Mother of None
My womb is too empty for
Your fatherly hands
I am heavy
I am full
I look in the mirror muttering
“mother, mother, mother”
It does not suit my face.
I just spent $5,000 on a trip to Europe to purge myself of the dampness that has seeped into my skin; A common cold has attached itself to my lungs and it won’t let go. I am up at 5 am to work for that perfect body, to work, pull, push, against the throbbing.
I can calmly say that today I did not repeatedly set myself on fire. I did not torch the hair on my head to spite my mother. I did not bleed openly in front of coworkers for the attention. Instead I slipped into a skin. One that suits me, but hides the callous sea witch underneath.
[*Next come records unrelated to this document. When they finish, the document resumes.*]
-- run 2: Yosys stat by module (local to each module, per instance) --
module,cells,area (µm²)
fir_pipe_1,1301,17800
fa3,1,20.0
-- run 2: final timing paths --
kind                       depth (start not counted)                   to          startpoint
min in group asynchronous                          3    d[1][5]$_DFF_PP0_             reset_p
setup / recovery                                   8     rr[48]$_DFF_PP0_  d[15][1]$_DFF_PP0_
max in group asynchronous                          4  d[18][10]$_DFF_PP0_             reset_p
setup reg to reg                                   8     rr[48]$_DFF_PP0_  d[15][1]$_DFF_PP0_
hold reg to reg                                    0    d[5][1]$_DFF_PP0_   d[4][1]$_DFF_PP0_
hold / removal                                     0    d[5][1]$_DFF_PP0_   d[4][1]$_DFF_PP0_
This design comes from an exercise in tuning for small area, a short achievable clock period and few clock cycles per item on the open sky130 flow, not from production work.
The RTL was checked by simulation tests, not by an equivalence proof against the original design.
Power figures rest on the tool's default switching activity, not on a simulated workload.

[flow/run.sh]
#!/bin/bash
# Standard ORFS layout (standard.sh) with these changes:
#  - synthesis maps the logic with flow/abc.script instead of ORFS's ABC
#    script; everything else in the standard synthesis is unchanged, so the
#    registers and their names are the standard synthesis's;
#  - full adders are not extracted into fa/ha cells, so ABC maps the adder
#    trees itself;
#  - every port gets a plain buf_2 buffer instead of the delay buffer that
#    buffer_ports picks by default; after global placement flow/post_gpl.tcl
#    makes the buffers of ports with slack to spare buf_1, and out_ready's,
#    which drives every register enable and in_ready, buf_4.
# Each tool's full log is in orfs/logs/; make's output is in flow.log.
set -euo pipefail
W=$PWD
cat > "$W/own_synth.tcl" <<EOT
proc abc {args} {
  set i [lsearch -exact \$args -script]
  if {\$i >= 0} { lset args [expr {\$i + 1}] $W/flow/abc.script }
  yosys abc {*}\$args
}
source $W/synth_recipe.tcl
EOT
bash standard.sh "SYNTH_SCRIPT=$W/own_synth.tcl" "ADDER_MAP_FILE=" \
  "BUFFER_PORTS_ARGS=-buffer_cell sky130_fd_sc_hd__buf_2" \
  "POST_GLOBAL_PLACE_TCL=$W/flow/post_gpl.tcl" finish > flow.log 2>&1
[flow/abc.script]
strash
&get -n
&st
&if -g -K 5
&st
&dch
&put
map -D 1100
upsize -D 1100
dnsize -D 1100
[flow/post_gpl.tcl]
# Port buffers, after global placement. buffer_ports gave every port a buf_2.
proc port_buffer {port} {
  set net [get_nets [get_full_name $port]]
  foreach pin [get_pins -of_objects $net] {
    set inst [get_cells -of_objects $pin]
    set cell [get_property [get_lib_cells -of_objects $inst] name]
    if {[string match sky130_fd_sc_hd__buf_* $cell]} { return $inst }
  }
  return ""
}
proc set_port_buffer {ports cell} {
  foreach port [get_ports $ports] {
    set inst [port_buffer $port]
    if {$inst ne ""} {
      puts "post_gpl: [get_full_name $port]: [get_full_name $inst] -> $cell"
      replace_cell $inst $cell
    }
  }
}
# The outputs driven straight from registers, and the inputs that only feed
# out_valid's register, have slack to spare: the smallest buffer will do.
set_port_buffer {out_data[*] out_valid rst in_valid} sky130_fd_sc_hd__buf_1
# out_ready drives every register's enable and, through in_ready's buffer,
# the in_ready port: a stronger buffer shortens the out_ready-to-in_ready path.
set_port_buffer {out_ready} sky130_fd_sc_hd__buf_4
[standard.sh]
#!/bin/bash
# synth_recipe.tcl (not shown) runs the flow's synth.tcl, then flattens the netlist and writes it again
# the make line also repeats each setting of config.mk as NAME=value (left out here)
make -C /OpenROAD-flow-scripts/flow DESIGN_CONFIG=/design/flow/config.mk WORK_HOME=/design/flow/orfs CLKGATE_MAP_FILE= SYNTH_SCRIPT=/design/flow/synth_recipe.tcl "${@:-finish}"
[config.mk]
export PLATFORM = sky130hd
export DESIGN_NAME = top
export DESIGN_NICKNAME = top
export VERILOG_FILES = /design/flow/design.v
export SDC_FILE = /design/flow/constraint.sdc
export NUM_CORES = 4
export LEC_CHECK = 0
export CAP_MARGIN = 20
export CORE_MARGIN = 2
export CORE_UTILIZATION = 40
export SLEW_MARGIN = 20
[constraint.sdc]
create_clock -name core_clock -period 3.5 [get_ports {clk}]
set_input_delay 0.7000 -clock core_clock [delete_from_list [all_inputs] [get_ports {clk}]]
set_output_delay 0.7000 -clock core_clock [all_outputs]
set_load 0.01 [all_outputs]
I am in bed by 8:30 touching my thighs, touching themselves. Before I fall asleep I picture myself as an immortal entity, floating through space, glittering, shining, never dying and thinking of a day when I will feel free from the seduction of wanting to be perfect.
Sylvia and I
I have seen her face in clouds mottled and screaming. Dry and cracked. Deemed worthless and stuffy. Pretentious. Sylvia talks to me in dreams. She’s encouraging, but seems to choke. A glutton with words. Why does she keep all the good prose for herself?
We have pulled the guns and shot our own feet, stumbling back into the house staring at the trail of blood hoping that if we don’t clean it up it will act as inspiration later. I sit and I write with a gun to my head, hands shaking lungs lurching inside my chest brain constantly revving throwing up words that sound the same. I throw my weight behind myself and push so fucking hard but I don’t budge. I just stand there, eating ice cream cones as big as my head; slowly decaying into adulthood. I have the urge to trip myself, just to see if I would get back up.
Hey writer, hey poet. Next time shoot the ground, maybe you will get more inspiration from that. I look at myself in the mirror and chant “writer, writer, writer” “poet, poet, poet" And then I laugh.
I want to be famous
Spread my legs open for the world.
Pour myself a cup of coffee and watch
As the people stroll by. They are hungry
Mouths hanging open, sweat on their brows. They need more,
They always need more. I am actively searching for a spotlight
To stand in. For a stage to defile. On bended knee behind the curtain I pray
To the man who made me this way.
I flit in and out of rooms, clutching hands
And shaking sweaty palms. I am open. I am gaping. But the wound is self
Inflicted. I want nothing more than to be seen. Admired. To quiver in the line of sight
Of my neighbors
Friends and strangers. Hoist my body up onto
That pedestal. Place me in a dancer's pose. I am a tree. My veins are filled with chlorophyll.
I get my corruptions from the light.